How does presbyopia affect my current refractive status?

Myopia & Presbyopia

Myopia = nearsightedness
             -A prescription is worn to clear up distance tasks
Those with moderate myopia & presbyopia may notice
             -with their distance glasses on, reading is difficult
             -with their distance glasses off, reading is clear and comfortable

This occurs because due to the curvature of the cornea, and length of the eye,
myopes eyes are focused for near without glasses
(depending on the prescription)

Hyperopia & Presbyopia

Hyperopia = farsightedness
             -A prescription may be worn to see at distance, but mostly worn for near work
Those with moderate hyperopia & presbyopia may notice:
             -presbyopia occurs a few years earlier
             -early on, reading glasses are helpful
             -over time, many are relying on a prescription for computer and up close work
             -later, a prescription is necessary for distance, computer, and reading

The reason for this is with moderate hyperopes, the lens is being used not only for near but for distance also. As the lens’ ability to focus slowly diminishes over time due to presbyopia, the blur is noticed first at near, then at intermediate, and eventually at distance.

Astigmatism & Presbyopia

Astigmatism = two separate curvatures on the cornea
             -A prescription may be worn for distance and near
Those with moderate astigmatism & presbyopia may notice:
             -the majority will need a reading portion added to the current prescription

Astigmatism causes blur at distance and reading length. Presbyopia sets in
and causes added blur at near, therefore a bifocal portion or separate reading glasses with the astigmatism incorporated are necessary.

Diagnostic testing
a) Visual acuity at distance and near
b) Refraction
c) Accommodative testing

Treatment and management
There are several treatment and management options for presbyopia.
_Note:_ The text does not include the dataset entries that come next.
`src/source/tetris_pkg.sv`:
```
package tetris_pkg;

    ////////////////////////////////////////////////////////////
    // Board geometry
    ////////////////////////////////////////////////////////////

    localparam int ROWS        = 22;
    localparam int COLS        = 10;

    // Rows 0 and 1 are the spawn area above the visible field
    localparam int HIDDEN_ROWS = 2;

    // Colour code per cell, zero is an empty cell
    typedef logic [2:0] cell_t;

    typedef cell_t [COLS-1:0] row_t;

    // Row 0 is the top of the field, row 21 the bottom
    typedef row_t [ROWS-1:0] grid_t;

    typedef struct packed {
        logic [4:0] row;
        logic [3:0] col;
    } coord_t;

    // Falling piece as handed over at lock time
    typedef struct packed {
        cell_t        color;
        coord_t [3:0] cells;
    } piece_t;

    ////////////////////////////////////////////////////////////
    // Scoring
    ////////////////////////////////////////////////////////////

    typedef logic [23:0] score_t;
    typedef logic [15:0] lines_t;
    typedef logic [3:0]  level_t;

    // Base points per clear pass, scaled by level + 1
    localparam score_t SCORE_1 = 24'd100;
    localparam score_t SCORE_2 = 24'd300;
    localparam score_t SCORE_3 = 24'd500;
    localparam score_t SCORE_4 = 24'd800;

endpackage

```
`src/source/line_score.sv`:
```
`timescale 1ns/1ps

module line_score import tetris_pkg::*; (
    input  logic       clk,
    input  logic       rst,
    input  logic       done_i,
    input  logic [2:0] cleared_i,
    output lines_t     lines_o,
    output level_t     level_o,
    output score_t     score_o
);

    lines_t      lines_q;
    score_t      score_q;
    score_t      base;
    logic [4:0]  mult;
    score_t      points;
    logic [24:0] sum;

    // Base points for the number of lines in one pass
    always_comb begin
        case (cleared_i)
            3'd1:    base = SCORE_1;
            3'd2:    base = SCORE_2;
            3'd3:    base = SCORE_3;
            default: base = SCORE_4;
        endcase
    end

    // Level is a tenth of the lines, topping out at 15
    assign level_o = (lines_q >= 16'd150) ? 4'd15 : level_t'(lines_q / 16'd10);

    // Multiplier uses the level from before this pass
    assign mult   = {1'b0, level_o} + 5'd1;
    assign points = base * score_t'(mult);
    assign sum    = {1'b0, score_q} + {1'b0, points};

    ////////////////////////////////////////////////////////////
    // Counters
    ////////////////////////////////////////////////////////////

    always_ff @(posedge clk, posedge rst) begin
        if (rst) begin
            lines_q <= '0;
            score_q <= '0;
        end else if (done_i && cleared_i != '0) begin
            // Carry out of the adder pins the score at its maximum
            score_q <= sum[24] ? '1 : sum[23:0];
            lines_q <= lines_q + lines_t'(cleared_i);
        end
    end

    assign lines_o = lines_q;
    assign score_o = score_q;

endmodule

```
`config.mk`:
```
export PLATFORM = sky130hd
export DESIGN_NAME = line_score
export DESIGN_NICKNAME = d
export VERILOG_FILES = /design/src/source/tetris_pkg.sv /design/src/source/line_score.sv
export SDC_FILE = /design/constraint.sdc
export NUM_CORES = 1
export LEC_CHECK = 0
export BUFFER_PORTS_ARGS = -buffer_cell sky130_fd_sc_hd__buf_2
export CAP_MARGIN = 30
export CORE_MARGIN = 1
export CORE_UTILIZATION = 40
export CTS_CLUSTER_SIZE = 25
export DETAILED_ROUTE_END_ITERATION = 8
export GPL_TIMING_DRIVEN = 0
export PLACE_DENSITY = 0.53
export SYNTH_ARGS = -nofsm -noshare
export SYNTH_HDL_FRONTEND = slang
export SYNTH_SLANG_ARGS = --single-unit
```
`constraint.sdc`:
```
create_clock -name clk -period 13.4 [get_ports clk]
set_clock_uncertainty 0.1 [all_clocks]
set_input_delay 4.02 -clock clk [delete_from_list [all_inputs] [get_ports clk]]
set_output_delay 4.02 -clock clk [all_outputs]
set_load 0.03 [all_outputs]
```
# After elaboration in Yosys (flattened, before gate mapping)
# Index checks and enable logic that the tools add are counted.
[classes]
addsub = 3
multipliers = 1
n_div = 1
n_lt_le_gt_ge = 1
n_eq_ne = 3
muxes = 3
n_reduce_logical = 2
[op_table]
columns = ["op", "n"]
rows = [
  ["one-hot mux 10 bit (3 select lines)", 1],
  ["adder 24 x 24 -> 25 bit", 1],
  ["multiplier 24 x 5 -> 24 bit", 1],
  ["2-to-1 mux 24 bit", 1],
  ["adder 16 x 3 -> 16 bit", 1],
  ["divider 16 x 4 -> 16 bit, second input constant", 1],
  ["greater-or-equal comparator 16 x 8 -> 1 bit, second input constant", 1],
  ["== test 3 x 2 -> 1 bit, second input constant", 2],
  ["adder 4 x 1 -> 5 bit, second input constant", 1],
  ["2-to-1 mux 4 bit", 1],
  ["== test 3 x 1 -> 1 bit, second input constant", 1],
  ["nonzero test 3 bit", 1],
  ["logical AND 1 bit", 1],
]
[totals]
regBits = 40
in_bits = 6
output_inout_bits = 44
wordCells = 16

# Longest topological paths before layout
[logic_depth]
word_depth = 6
ltp_mapped = 47
ltp_nobuf = 42

# Worst setup path before layout
# Ideal clock, no wire load.
[synth_path]
kind = "flip-flop to flip-flop"
start = "register lines_q[13], in the netlist lines_o[13]"
end = "register score_q[22], in the netlist score_o[22]"
setup_ps = 125
arrival_time_ps = 9989
required_ps = 13175
setup_slack_ps = 3187
stages_incl_launch_ff = 46
n_path_buf = 4
synth_period_minus_slack_ps = 10213
path_cell_list = "dfrtp_1 > buf_4 > buf_6 > xor2_1 > nor3_1 > a2111oi_4 > o211ai_2 > nor2_1 > mux2_4 > and2_4 > buf_6 > a32o_1 > a2111oi_2 > nor3_1 > or2_4 > a221o_1 > nor2_1 > mux2i_2 > [10 not listed] > ha_1 > a21oi_1 > o21bai_1 > a21oi_1 > o21bai_1 > a21oi_1 > o21bai_1 > a21oi_1 > xnor2_1 > ha_1 > a21o_1 > a21oi_1 > o21ai_0 > a21oi_1 > or3_1 > clkbuf_1 > nand2_1 > mux2_2"
[synth_between]
elab_chain_len = 6
elab_cells_between_ends = 7
cone_classes = "2 x add/sub; 1 x mul; 1 x div; 1 x order compare; 2 x mux"
[synth_lines]
columns = ["element", "line", "rtl"]
rows = [
  ["from (decl)", "line_score.sv:13", "lines_t lines_q;"],
  ["from (signal assigned)", "line_score.sv:49", "lines_q <= lines_q + lines_t'(cleared_i);"],
  ["divider 16 x 4 -> 16 bit or greater-or-equal comparator 16 x 8 -> 1 bit (tied branches)", "line_score.sv:31", "assign level_o = (lines_q >= 16'd150) ? 4'd15 : level_t'(lines_q / 16'd10);"],
  ["2-to-1 mux 4 bit (*)", "line_score.sv:31", ""],
  ["named net level_o[0]", "line_score.sv:9", "output level_t level_o,"],
  ["adder 4 x 1 -> 5 bit (*)", "line_score.sv:34", "assign mult = {1'b0, level_o} + 5'd1;"],
  ["multiplier 24 x 5 -> 24 bit (*)", "line_score.sv:35", "assign points = base * score_t'(mult);"],
  ["adder 24 x 24 -> 25 bit (*)", "line_score.sv:36", "assign sum = {1'b0, score_q} + {1'b0, points};"],
  ["2-to-1 mux 24 bit (*)", "line_score.sv:48", "score_q <= sum[24] ? '1 : sum[23:0];"],
  ["to (signal assigned)", "line_score.sv:48", ""],
  ["to (decl)", "line_score.sv:14", "score_t score_q;"],
]
# Mark *: on every way through the listed nets, which the timed path passes. The rest lies on a longest branch.
# A chain may end at the register's enable or synchronous reset.

# Final worst setup path
[layout_path]
start = "register lines_q[13], in the netlist lines_o[13]"
end = "register score_q[22], in the netlist score_o[22]"
[layout_between]
elab_chain_len = 6
elab_cells_between_ends = 7
cone_classes = "2 x add/sub; 1 x mul; 1 x div; 1 x order compare; 2 x mux"
[layout_lines]
columns = ["element", "line"]
rows = [
  ["divider 16 x 4 -> 16 bit or greater-or-equal comparator 16 x 8 -> 1 bit (tied branches)", "line_score.sv:31"],
  ["2-to-1 mux 4 bit (*)", "line_score.sv:31"],
  ["adder 4 x 1 -> 5 bit (*)", "line_score.sv:34"],
  ["multiplier 24 x 5 -> 24 bit (*)", "line_score.sv:35"],
  ["adder 24 x 24 -> 25 bit (*)", "line_score.sv:36"],
  ["2-to-1 mux 24 bit (*)", "line_score.sv:48"],
]
# Mark *: on every way between the ends. The rest lies on a longest branch, timed or not.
It is important to be aware of your needs and daily tasks along with your treatment options in order to determine which one will best serve your needs.

a) Glasses
         Reading only
         Separate distance and reading
         Bifocals
b) Contact lenses
         Soft Contact Lenses
             -with reading glasses
             -bifocal soft contact lenses
             -monovision soft contact lenses - (one eye focused for distance, one eye focused for near)
         Rigid Gas Permeable
            -with reading glasses
            -bifocal rigid gas permeable lenses
            -monovision rigid gas permeable lenses
c) Refractive surgery
          Laser procedure to eliminate distance prescription with readers for near
          Laser procedure with monovision – 1 eye focused for distance
          1 eye focused for near

Myopia

What is Myopia?

Myopia is a type of refractive error or glasses prescription. Those that have difficulty seeing at distance, but can see clearly up close, are nearsighted or myopic. Anatomically, myopia occurs because the eye is longer or the cornea is steeper than average, causing the image to be focused in front of the retina. This leaves a blur spot of that image on the back of the eye, which is perceived as unclear. Myopia follows a pattern of showing up within the first to second decade of life, and can continue to progress until one is in their mid-twenties to thirties. Myopia can be inherited, and those with a family history of nearsightedness run an increased risk of manifesting myopia.

Signs and symptoms of myopia and myopic progression

a) Difficulty seeing when driving, watching television, or viewing an overhead presentation
b) Squinting to improve your vision
c) Starbursts or glare around headlights with night driving
d) Strained or tired eyes after long periods of distance tasks
e) Headaches from squinting

Diagnostic testing

a) Visual acuity
b) Refraction
c) Dilated fundus exam for those highly nearsighted

Treatment and management options
There are several options to treat and manage myopia. It is best to discuss with your eye care professional what treatment modality best suits you and your needs.

a) Glasses
b) Contact lenses
         Soft contact lenses
             - easy to adapt to
             - can be specialized for astigmatism, dry eye syndrome, and extended wear
         Rigid gas permeable lenses
             - can help slow down the progression of myopia
             - increased longevity of lenses(last 1-2 years, if properly cared for)
             - can be specialized to treat astigmatism, keratoconus, and myopic progression
             - mild adaptation period to lenses
c) Corneal Refractive Therapy
             Specialty contact lenses worn at night to eliminate myopia
d) Refractive surgery
             Laser procedure to eliminate myopia


Ocular Conditions associated with myopia
Those highly nearsighted are at an increase risk for certain ocular conditions. A yearly eye examination is recommended, along with further testing when deemed necessary. Your eye care professional will inform you if you are within this classification. The ocular conditions high myopes are at increased risk and therefore continually monitored for are as follows:

a) Glaucoma
b) Retinal detachment
c) Lattice degeneration
d) Posterior staphyloma
e) Choroidal neovascular membrane


Hyperopia

What is Hyperopia?

Hyperopia is a type of refractive error, or glasses prescription. Those that have more difficulty seeing up close than at a distance, have farsightedness or hyperopia. Most hyperopes initially have problems seeing up close, but begin to notice later in life that they rely on their glasses more and more near, intermediate and even distance. The reason for this is the lens, a structure inside the eye whose function is to accommodate or focus for near, is used in hyperopes to see at a distance as well as for up close. As the len’s ability to accommodate diminishes over time (called presbyopia) the blur is noticed first at near, intermediate , and lastly at distance. Hyperopia, anatomically, is when the eye has a shorter length or the cornea is flatter than average, causing the image to be focused behind the retina. This leaves a blur spot of that image on the back of the eye, which is perceived as unclear.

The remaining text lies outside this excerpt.